Two-dimensional projection of the CLANS clustering results of NadE homologous sequences. Proteins are indicated by dots. Lines indicate sequence similarity detectable with BLAST and are colored by a spectrum of shades of gray according to the BLAST P-value (black: P-value < 10–200, light grey: P-value < 10–6). Sequences corresponding to structures in PDB are indicated by blue dots, sequence of spNadE is indicated by red dot.

DISCUSSION

We have identified that spNadC has a hexameric structure, similar in oligomeric structure to the human homolog (hsNadC). The hexamers may be treated as “trimers of dimers” where the active sites are located on the dimer interfaces. To date, the majority of the literature is consistent in the belief that the reaction occurs in an ordered-sequential fashion [9,25]. However, there is no agreement on the order in which the substrates bind. [9,25].

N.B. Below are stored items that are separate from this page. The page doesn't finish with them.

Background: an optimization exercise with open tools, aiming at small area, a short achievable clock period and few clock cycles. Do not read the settings as production practice.
No functional check of the RTL was part of any run shown here.

`design/flow/flow/run.sh`:
```
#!/bin/bash
# Standard ORFS layout, with repair_timing aiming for extra setup slack.
set -euo pipefail
MARGIN=$(cat flow/margin.txt)
bash standard.sh SETUP_SLACK_MARGIN=$MARGIN finish > make_finish.log 2>&1
```
`design/flow/flow/margin.txt`:
```
10
```
`design/flow/standard.sh`:
```
#!/bin/bash
# synth_recipe.tcl (not shown) runs the flow's synth.tcl, then flattens the netlist and writes it again
# the make line also repeats each setting of config.mk as NAME=value (left out here)
make -C /OpenROAD-flow-scripts/flow DESIGN_CONFIG=/design/flow/config.mk WORK_HOME=/design/flow/orfs CLKGATE_MAP_FILE= SYNTH_SCRIPT=/design/flow/synth_recipe.tcl "${@:-finish}"
```
`design/flow/config.mk`:
```
export PLATFORM = sky130hd
export DESIGN_NAME = montpow32
export DESIGN_NICKNAME = montpow32
export VERILOG_FILES = /design/flow/design.v
export SDC_FILE = /design/flow/constraint.sdc
export NUM_CORES = 4
export LEC_CHECK = 0
export CAP_MARGIN = 20
export CORE_MARGIN = 2
export CORE_UTILIZATION = 40
export SLEW_MARGIN = 20
```
`design/flow/constraint.sdc`:
```
create_clock -name core_clock -period 15.0 [get_ports {clk}]
set_input_delay 3.0000 -clock core_clock [delete_from_list [all_inputs] [get_ports {clk}]]
set_output_delay 3.0000 -clock core_clock [all_outputs]
set_load 0.01 [all_outputs]
```
`design/flow/design.v`:
```
module montpow32 (
    input  wire        clk,
    input  wire        rst,       
    input  wire        start,     
    input  wire [1:0]  variant,
    input  wire [31:0] n,
    input  wire [31:0] ninv,
    input  wire [31:0] rmodn,
    input  wire [31:0] base,
    input  wire [31:0] exp,
    output wire        ready,
    output reg         done,
    output wire [31:0] result
);
    localparam integer K  = 4;
    localparam integer NC = 32 / K;
    localparam integer CW = (NC > 16) ? 5 : (NC > 8) ? 4 : (NC > 4) ? 3 : (NC > 2) ? 2 : 1;
    localparam [2:0] S_IDLE = 3'd0,
                     S_PREP = 3'd1,    
                     S_MUL  = 3'd2,    
                     S_SQ   = 3'd3,    
                     S_FIN  = 3'd4;    
    reg [2:0]    state;
    reg [CW-1:0] cnt;
    reg          ready_q;
    reg          pendm;     
    reg          fin_mul;   
    reg          first;     
    reg          qany;      
    reg [1:0]  var_q;
    reg [31:0] n_q;
    reg [31:0] res_q;
    reg [31:0] base_q;
    reg [32:0] yn_q;        
    reg [31:0] k_q;
    reg [31:0] s_q;
    reg [32:0] c_q;
    reg           init;      
    reg  [K-1:0]  xd;        
    wire [31:0]   xw   = (state == S_SQ) ? base_q : res_q;
    wire [CW-1:0] cnt1 = cnt + 1'b1;
    wire [K-1:0]  xd_cont = xw[cnt1*K +: K];    
    wire [32:0] y33 = {1'b0, base_q};
    wire [32:0] n33 = {1'b0, n_q};
    wire [32:0] ss [0:K];
    wire [32:0] cc [0:K];
    wire [K:0]  qq;
    assign ss[0] = init ? 33'd0 : {1'b0, s_q};
    assign cc[0] = init ? 33'd0 : c_q;
    assign qq[0] = ss[0][0] ^ cc[0][0] ^ (xd[0] & base_q[0]);
    genvar gi;
    generate
        for (gi = 0; gi < K; gi = gi + 1) begin : g_step
            wire        x = xd[gi];
            wire        q = qq[gi];
            wire [32:0] d = x ? (q ? yn_q : y33) : (q ? n33 : 33'd0);
            wire [32:0] s = ss[gi] ^ cc[gi] ^ d;
            wire [32:0] m = (ss[gi] & cc[gi]) | (ss[gi] & d) | (cc[gi] & d);
            assign ss[gi+1] = {1'b0, s[32:1]};
            assign cc[gi+1] = m;
            if (gi + 1 < K) begin : g_q
                wire p = ss[gi][1] ^ cc[gi][1] ^ (x & base_q[1]) ^ (ss[gi][0] | cc[gi][0])
                         ^ (xd[gi+1] & base_q[0]);
                assign qq[gi+1] = p ^ (q & (n_q[1] ^ (x & base_q[0])));
            end else begin : g_qlast
                assign qq[gi+1] = 1'b0;
            end
        end
    endgenerate
    wire        prep = (state == S_PREP);
    wire [33:0] fs = prep ? {2'b00, base_q} : {2'b00, s_q};
    wire [33:0] fc = prep ? 34'd0 : {1'b0, c_q};
    wire        qz = ~qany & ~prep & var_q[1];    
    wire [33:0] nn = {2'b00, n_q};
    wire [33:0] o0 = ~nn;
    wire [33:0] o1 = qz ? nn : 34'd0;
    wire [33:0] o2 = qz ? {nn[32:0], 1'b0} : nn;
    wire [33:0] a0 = fs ^ fc ^ o0;
    wire [33:0] b0 = {((fs & fc) | (fs & o0) | (fc & o0)), 1'b1};
    wire [33:0] a1 = fs ^ fc ^ o1;
    wire [33:0] b1 = {((fs & fc) | (fs & o1) | (fc & o1)), 1'b0};
    wire [33:0] a2 = fs ^ fc ^ o2;
    wire [33:0] b2 = {((fs & fc) | (fs & o2) | (fc & o2)), 1'b0};
    wire [33:0] x0 = a0 + b0;
    wire [33:0] x1 = a1 + b1;
    wire [33:0] x2 = a2 + b2;
    wire        ge      = ~var_q[1] & ~x0[33];
    wire [31:0] fin_res = ge ? x0[31:0] : x1[31:0];
    wire [32:0] fin_yn  = ge ? x1[32:0] : x2[32:0];
    assign ready  = ready_q;
    assign result = res_q;
    always @(posedge clk) begin
        s_q  <= ss[K][31:0];
        c_q  <= cc[K];
        qany <= (init ? 1'b0 : qany) | (|qq[K-1:0]);
        init <= 1'b0;
        xd   <= xd_cont;
        if (rst) begin
            state   <= S_IDLE;
            ready_q <= 1'b1;
            done    <= 1'b0;
            pendm   <= 1'b0;
            cnt     <= {CW{1'b0}};
        end else begin
            done <= 1'b0;
            case (state)
                S_IDLE: begin
                    var_q  <= variant;
                    n_q    <= n;
                    base_q <= base;
                    res_q  <= rmodn;
                    k_q    <= exp;
                    first  <= 1'b1;
                    pendm  <= 1'b0;
                    cnt    <= {CW{1'b0}};
                    if (start) begin
                        ready_q <= 1'b0;
                        state   <= S_PREP;
                    end
                end
                S_PREP: begin
                    yn_q <= fin_yn;
                    init <= 1'b1;
                    if (k_q == 32'd0) begin
                        done    <= 1'b1;
                        ready_q <= 1'b1;
                        state   <= S_IDLE;
                    end else if (k_q[0] & var_q[1]) begin
                        state <= S_MUL;
                        xd    <= res_q[K-1:0];
                    end else begin
                        if (k_q[0]) begin
                            res_q <= base_q;
                            first <= 1'b0;
                        end
                        if (k_q[31:1] != 31'd0) begin
                            state <= S_SQ;
                            xd    <= base_q[K-1:0];
                        end else begin
                            done    <= 1'b1;
                            ready_q <= 1'b1;
                            state   <= S_IDLE;
                        end
                    end
                end
                S_MUL: begin
                    cnt <= cnt + 1'b1;
                    if (cnt == NC - 1) begin
                        cnt   <= {CW{1'b0}};
                        first <= 1'b0;
                        if (k_q[31:1] != 31'd0) begin
                            state <= S_SQ;
                            pendm <= 1'b1;
                            init  <= 1'b1;
                            xd    <= base_q[K-1:0];
                        end else begin
                            state   <= S_FIN;
                            fin_mul <= 1'b1;
                        end
                    end
                end
                S_SQ: begin
                    if (pendm)
                        res_q <= fin_res;
                    pendm <= 1'b0;
                    cnt <= cnt + 1'b1;
                    if (cnt == NC - 1) begin
                        cnt     <= {CW{1'b0}};
                        state   <= S_FIN;
                        fin_mul <= 1'b0;
                    end
                end
                default: begin    
                    if (fin_mul) begin
                        res_q   <= fin_res;
                        done    <= 1'b1;
                        ready_q <= 1'b1;
                        state   <= S_IDLE;
                    end else begin
                        base_q <= fin_res;
                        yn_q   <= fin_yn;
                        k_q    <= {1'b0, k_q[31:1]};
                        if (k_q[1] & ~(first & ~var_q[1])) begin
                            state <= S_MUL;
                            init  <= 1'b1;
                            xd    <= res_q[K-1:0];
                        end else begin
                            if (k_q[1]) begin
                                res_q <= fin_res;
                                first <= 1'b0;
                            end
                            if (k_q[31:2] != 30'd0) begin
                                state <= S_SQ;
                                init  <= 1'b1;
                                xd    <= fin_res[K-1:0];
                            end else begin
                                done    <= 1'b1;
                                ready_q <= 1'b1;
                                state   <= S_IDLE;
                            end
                        end
                    end
                end
            endcase
        end
    end
endmodule
```
==> results of run 1 <==
==> worst max-delay path: stages (launching register included) <==
cell,delay (ns)
dfxtp_4,0.35
buf_12,0.13
clkinv_8,0.05
nand2_4,0.05
ha_4,0.35
xor2_4,0.29
buf_12,0.16
mux2_4,0.30
nand2_2,0.07
o21ai_2,0.07
fa_1,0.51
inv_2,0.05
fa_1,0.54
inv_2,0.06
ha_4,0.27
xor3_2,0.32
o21ai_4,0.11
a2111o_1,0.15
o21ai_1,0.10
nor3_4,0.34
xor2_4,0.19
buf_12,0.19
buf_16,0.18
mux2_4,0.32
a22o_1,0.21
fa_2,0.52
==> cell families after synthesis <==
family                     count (synthesis)  synth area share [%]
DFF                                      244                  26.4
muxes                                    152                  7.57
buffers and inverters                    464                  7.16
AOI/OAI and AO/OA                        641                  16.5
adders and majority gates                328                  23.0
and+or+nand+nor                          862                  15.6
xor gates and xnor gates                  99                  3.74
==> Yosys cell counts, drive strengths merged, types with 28 or more instances <==
library cell    n
nor2          164
buf            32
mux2           83
a211oi         38
nand2         429
a21o           47
a22o           44
mux2i          49
clkbuf        101
a31oi          37
fa            215
xor2           33
xnor2          64
inv           329
nand3          28
edfxtp        164
o21ai         118
dfxtp          80
nor2b         107
a21oi         219
ha            106
==> worst min path at each step <==
stage / startpoint / end / cells after the start
6_report: pendm / pendm / 2
5_1_grt: pendm / pendm / 2
4_1_cts: pendm / pendm / 2
3_5_place_dp: pendm / pendm / 2
3_3_place_gp: pendm / pendm / 2
2_1_floorplan: pendm / pendm / 2
==> metal layers <==
metal	share of wire [%]	GRT usage, %	up-vias
li1	-	-	10100
met1	41	39.9	11500
met2	45	48.6	1211
met3	8.5	5.38	301
met4	6.0	14.3	4
met5	0.030	0	-
==> metrics by stage <==
| step | worst slack, ns | cells | util, % |
|---|---|---|---|
| 6_report | 9.01 | 3875 | 52.8 |
| 5_1_grt | 8.91 | 3875 | 52.8 |
| 4_1_cts | 8.96 | 3817 | 50.6 |
| 3_5_place_dp | 7.03 | 3649 | 44.7 |
| 3_3_place_gp | 7.11 | 3649 | 44.7 |
| 2_1_floorplan | 9.44 | 2790 | - |
==> layout make-up <==
| class | count | area [sq um] | area share, % |
|---|---|---|---|
| clock buffers | 39 | 933 | 2.88 |
| clock inverters | 27 | 468 | 1.44 |
| inverters | 331 | 1250 | 3.87 |
| multi-input cells | 2084 | 18300 | 56.3 |
| flip-flops and latches | 244 | 6540 | 20.2 |
| well taps | 790 | 988 | 3.05 |
| repair buffers | 360 | 3980 | 12.3 |
==> repair_timing <==
| action | in CTS | in global routing |
|---|---|---|
| hold buffers | 0 | 0 |
| resized for setup | 206 | 204 |
| setup endpoints to repair | 206 | 151 |
| gates cloned | 19 | 5 |
| pin swaps | 56 | 98 |
| buffers inserted | 83 | 53 |
==> registers in the layout, summed over array words and instances (netlist names), 3 cells and up <==
register and count:
yn_q 33, c_q 33, xd 4, state 3, base_q 32, n_q 32, res_q 32, s_q 32
k_q 32, cnt 3
==> metrics.md, run 1 <==
| Metric | Value |
|---|---|
| Syn Inst Count | between 2000 and 3000 |
| Run status | finished clean |
| Cells on worst reg2reg path | 25 |
| Final hold viol count | 0 |
| Num CTS Buffers | 36 |
| Critical Path Source | init |
| IO buf count | around 170 |
| Crit path to | s_q[4] |
| Register bit total from synthesis | around 240 |
| Sequential area share after synthesis | 26.4% |
| Most common cell after layout, fill and taps aside | nand2_1 |
| Initial core utilization | 40.3% |
| Critical path type | flop to flop |
| R2R Setup Slk | around 9.0 ns |
| CP Max Fanout | 8 |
| WL final | 100 mm |
| Routability Congestion | 0.984 |
| Fin Setup TNS | 0 ns |
| Pre-Repair DR Iteration Count | 5 |
| Wire per inst | approximately 26 microns |
| Crit share post-route | about two fifths |
| Diode count | 0 |
| Final ANT Viol Nets | 0 |
| Synth cell types | between 80 and 90 |
| Share of cells above drive strength 1 | between 20% and 30% |
| Mapped Nets | 3276 |
| Max-slew headroom | 30.6% |
| Reg-to-reg endpoint | s_q[4] |
| Area growth from synthesis to layout | 31.0% |
| Clk sink count | 244 |
| Prevailing post-synth register cell | edfxtp_1 |
| Vias in the first global route | around 23000 |
| Fin nets | ~3500 |
| # setup viols final | 0 |
| Clk buf depth | 3 |
| CTS tree | yes |
| Routed vias/inst | just under 6 |
| Layout fillers | approximately 5500 |
| Final slew viol count | 0 |
| Post-synth ARST share | 0% |
| Avg Cell Area, Syn | 8.88 sq um |
| Detail Placement HPWL | 65.3 mm |
| Worst Hold Class | flop to flop |
| DRT iter0 DRCs | about 2200 |
| Number of I/O pins | approximately 200 |
| Antenna violations before repair | 2 |
| Synth top area cells | edfxtp_1, fa_1, nand2_1 |
| Die Ht | 253 microns |
| Worst path arrival time | between 6 and 7 ns |
| Design Area, Final | ~32000 sq um |
| Std-Cell Core Area | 61500 sq um |
| Placed cell areas | approximately 27000 sq um |
| DIE AREA | between 60000 and 70000 sq um |
| Worst Setup End Kind | flop |
| EDFF count, synth | about 160 |
| CP Launch Type | flop |
| Yosys warns | 1 |
| DIE WIDTH | about 250 microns |
| Largest net degree at the start of global routing | 54 |
| Worst-path clk slew | around 0.060 ns |
| Worst skew pair latency | ~0.57 ns |
| Skew final | 0.0248 ns |
| Drc violations | 0 |
| Min Hold Slack | between 0.4 and 0.5 ns |
| Commonest non-fill, non-tap cells in the layout | nand2_1, inv_1, a21oi_1, fa_1, clkdlybuf4s50_1 |
| First-pass GRT wire length | about 140 mm |
| Fmax | 167 MHz |
| Worst EP required | 15.50 ns |
| Root buffer cell | clkbuf_16 |
| Largest area contributor in the netlist | edfxtp_1 |
| Tmin final | between 5 and 6 ns |
| Worst R2R Start | init |
| H-tree depth | 2 |
| Syn Std Cell Area | 24800 sq um |
| Total Routing Usage GR | a little over 30% |
| Row cnt | 91 |
| Max_cap viols | 0 |
| Worst Tran Pin Value | between 1 and 1.5 ns |
| RSZ-0062 raised after global routing | yes |
| GRT overflow | 0 |
| Share of the synthesized area in the top cell type | 19.9% |
| Via Count | 23100 |
==> run 2, diff against run 1 <==
--- a/design/flow/design.v
+++ b/design/flow/design.v
@@ -37,6 +37,7 @@
     reg [32:0] c_q;
     reg           init;      
     reg  [K-1:0]  xd;        
+    reg           q0;        
     wire [31:0]   xw   = (state == S_SQ) ? base_q : res_q;
     wire [CW-1:0] cnt1 = cnt + 1'b1;
     wire [K-1:0]  xd_cont = xw[cnt1*K +: K];    
@@ -47,46 +48,38 @@
     wire [K:0]  qq;
     assign ss[0] = init ? 33'd0 : {1'b0, s_q};
     assign cc[0] = init ? 33'd0 : c_q;
-    assign qq[0] = ss[0][0] ^ cc[0][0] ^ (xd[0] & base_q[0]);
+    assign qq[0] = q0;
     genvar gi;
     generate
         for (gi = 0; gi < K; gi = gi + 1) begin : g_step
             wire        x = xd[gi];
             wire        q = qq[gi];
-            wire [32:0] d = x ? (q ? yn_q : y33) : (q ? n33 : 33'd0);
-            wire [32:0] s = ss[gi] ^ cc[gi] ^ d;
-            wire [32:0] m = (ss[gi] & cc[gi]) | (ss[gi] & d) | (cc[gi] & d);
+            wire [32:0] d1 = x ? yn_q : n33;
+            wire [32:0] d0 = x ? y33 : 33'd0;
+            wire [32:0] d  = q ? d1 : d0;
+            wire [32:0] s, m;
+            genvar gj;
+            for (gj = 0; gj < 33; gj = gj + 1) begin : g_fa
+                assign {m[gj], s[gj]} = {1'b0, ss[gi][gj]} + {1'b0, cc[gi][gj]} + {1'b0, d[gj]};
+            end
             assign ss[gi+1] = {1'b0, s[32:1]};
             assign cc[gi+1] = m;
-            if (gi + 1 < K) begin : g_q
-                wire p = ss[gi][1] ^ cc[gi][1] ^ (x & base_q[1]) ^ (ss[gi][0] | cc[gi][0])
-                         ^ (xd[gi+1] & base_q[0]);
-                assign qq[gi+1] = p ^ (q & (n_q[1] ^ (x & base_q[0])));
-            end else begin : g_qlast
-                assign qq[gi+1] = 1'b0;
-            end
+            wire p = ss[gi][1] ^ cc[gi][1] ^ (x & base_q[1]) ^ (ss[gi][0] | cc[gi][0])
+                     ^ ((gi + 1 < K) ? (xd[(gi+1) % K] & base_q[0]) : 1'b0);
+            assign qq[gi+1] = p ^ (q & (n_q[1] ^ (x & base_q[0])));
         end
     endgenerate
     wire        prep = (state == S_PREP);
-    wire [33:0] fs = prep ? {2'b00, base_q} : {2'b00, s_q};
-    wire [33:0] fc = prep ? 34'd0 : {1'b0, c_q};
+    wire [32:0] t  = prep ? {1'b0, base_q} : ({1'b0, s_q} + c_q);
     wire        qz = ~qany & ~prep & var_q[1];    
     wire [33:0] nn = {2'b00, n_q};
-    wire [33:0] o0 = ~nn;
-    wire [33:0] o1 = qz ? nn : 34'd0;
+    wire [33:0] o1 = var_q[1] ? (qz ? nn : 34'd0) : ~nn;
     wire [33:0] o2 = qz ? {nn[32:0], 1'b0} : nn;
-    wire [33:0] a0 = fs ^ fc ^ o0;
-    wire [33:0] b0 = {((fs & fc) | (fs & o0) | (fc & o0)), 1'b1};
-    wire [33:0] a1 = fs ^ fc ^ o1;
-    wire [33:0] b1 = {((fs & fc) | (fs & o1) | (fc & o1)), 1'b0};
-    wire [33:0] a2 = fs ^ fc ^ o2;
-    wire [33:0] b2 = {((fs & fc) | (fs & o2) | (fc & o2)), 1'b0};
-    wire [33:0] x0 = a0 + b0;
-    wire [33:0] x1 = a1 + b1;
-    wire [33:0] x2 = a2 + b2;
-    wire        ge      = ~var_q[1] & ~x0[33];
-    wire [31:0] fin_res = ge ? x0[31:0] : x1[31:0];
-    wire [32:0] fin_yn  = ge ? x1[32:0] : x2[32:0];
+    wire [33:0] u  = {1'b0, t} + o1 + {33'd0, ~var_q[1]};
+    wire [33:0] w  = {1'b0, t} + o2;
+    wire        ge      = ~var_q[1] & ~u[33];
+    wire [31:0] fin_res = (var_q[1] | ge) ? u[31:0] : t[31:0];
+    wire [32:0] fin_yn  = ge ? t : w[32:0];
     assign ready  = ready_q;
     assign result = res_q;
     always @(posedge clk) begin
@@ -95,6 +88,7 @@
         qany <= (init ? 1'b0 : qany) | (|qq[K-1:0]);
         init <= 1'b0;
         xd   <= xd_cont;
+        q0   <= qq[K] ^ (xd_cont[0] & base_q[0]);
         if (rst) begin
             state   <= S_IDLE;
             ready_q <= 1'b1;
@@ -128,6 +122,7 @@
                     end else if (k_q[0] & var_q[1]) begin
                         state <= S_MUL;
                         xd    <= res_q[K-1:0];
+                        q0    <= res_q[0] & base_q[0];
                     end else begin
                         if (k_q[0]) begin
                             res_q <= base_q;
@@ -136,6 +131,7 @@
                         if (k_q[31:1] != 31'd0) begin
                             state <= S_SQ;
                             xd    <= base_q[K-1:0];
+                            q0    <= base_q[0];
                         end else begin
                             done    <= 1'b1;
                             ready_q <= 1'b1;
@@ -153,6 +149,7 @@
                             pendm <= 1'b1;
                             init  <= 1'b1;
                             xd    <= base_q[K-1:0];
+                            q0    <= base_q[0];
                         end else begin
                             state   <= S_FIN;
                             fin_mul <= 1'b1;
@@ -184,6 +181,7 @@
                             state <= S_MUL;
                             init  <= 1'b1;
                             xd    <= res_q[K-1:0];
+                            q0    <= res_q[0] & fin_res[0];
                         end else begin
                             if (k_q[1]) begin
                                 res_q <= fin_res;
@@ -193,6 +191,7 @@
                                 state <= S_SQ;
                                 init  <= 1'b1;
                                 xd    <= fin_res[K-1:0];
+                                q0    <= fin_res[0];
                             end else begin
                                 done    <= 1'b1;
                                 ready_q <= 1'b1;
==> design/flow/flow/margin.txt (replaced) <==
11
--- a/design/flow/config.mk
+++ b/design/flow/config.mk
@@ -7,5 +7,6 @@
 export LEC_CHECK = 0
 export CAP_MARGIN = 20
 export CORE_MARGIN = 2
-export CORE_UTILIZATION = 40
+export CORE_UTILIZATION = 60
+export PLACE_DENSITY = 0.7
 export SLEW_MARGIN = 20
==> run 2 against run 1 <==
Critical path depth fell by 4. Clock skew rose by 0.0028 ns. Still clean on timing, DRC and antenna. Register-to-register slack improved by 0.67 ns. Hold slack improved by 0.050 ns. Die area is 37% lower. Via count rose by 0.65%. Non-clock buffer count up 17.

Recombinantly expressed spNadC-apo and spNadC_Δ69A were active, however, the activity studies indicate that the enzyme is inefficient. This observation is consistent with results obtained by Sorci et al. [3]. The low efficiency of the enzyme is somewhat surprising as the ΔG of the quinolinate phosphoribosyl transferase reaction is −36.1 ± 9.6 kJ/mol (in physiological conditions) as calculated by the eQuilibrator server [26]. It cannot be excluded that spNadC has another function that has not yet been identified. It is also possible that there is a missing “effector” molecule/macromolecule that could increase its activity. Such a possibility is strengthened by the fact that NadC has only been identified in GAS and Streptococcus pneumoniae, and was suggested to play a role in the increased virulence as stated in the introduction. [3].

Results from kinetic experiments for spNadE indicate that the protein is less efficient than its homologs in B. anthracis and B. subtilis. It is possible that these differences are caused by different localization of purification tags [27,28]. The baNadE construct contained a 12 amino acid tag at the C-terminus of the construct, while spNadE contained a 24 residue tag on the N-terminus of the protein. In addition, baNadE and bsNadE experiments were both run at pH. 8.0 in EPPS buffer, while spNadE was run at pH 7.5 in structurally similar HEPES buffer [12,15]. As mentioned previously, attempts to cleave of the histidine tag were unsuccessful.

Our experimental results showed that NAD⁺ can be biosynthesized in vitro, using the NadCDE assay described in the experimental procedures section. The QSEs generate inorganic pyrophosphate (PP_i) as an end-product from each of their respective reactions. Therefore, we tested whether the presence of inorganic pyrophosphatase impacts the rate of the NadCDE reaction. The results indicate an increase in the initial rate of the reaction, and the rate is two-fold higher than in the reaction in the absence of IPP. We suggest that a putative inorganic phosphatase (ppaC), from GAS, may be responsible for hydrolysis of PP_i, and could have a role in improving the efficiency of NAD⁺ biosynthetic enzymes.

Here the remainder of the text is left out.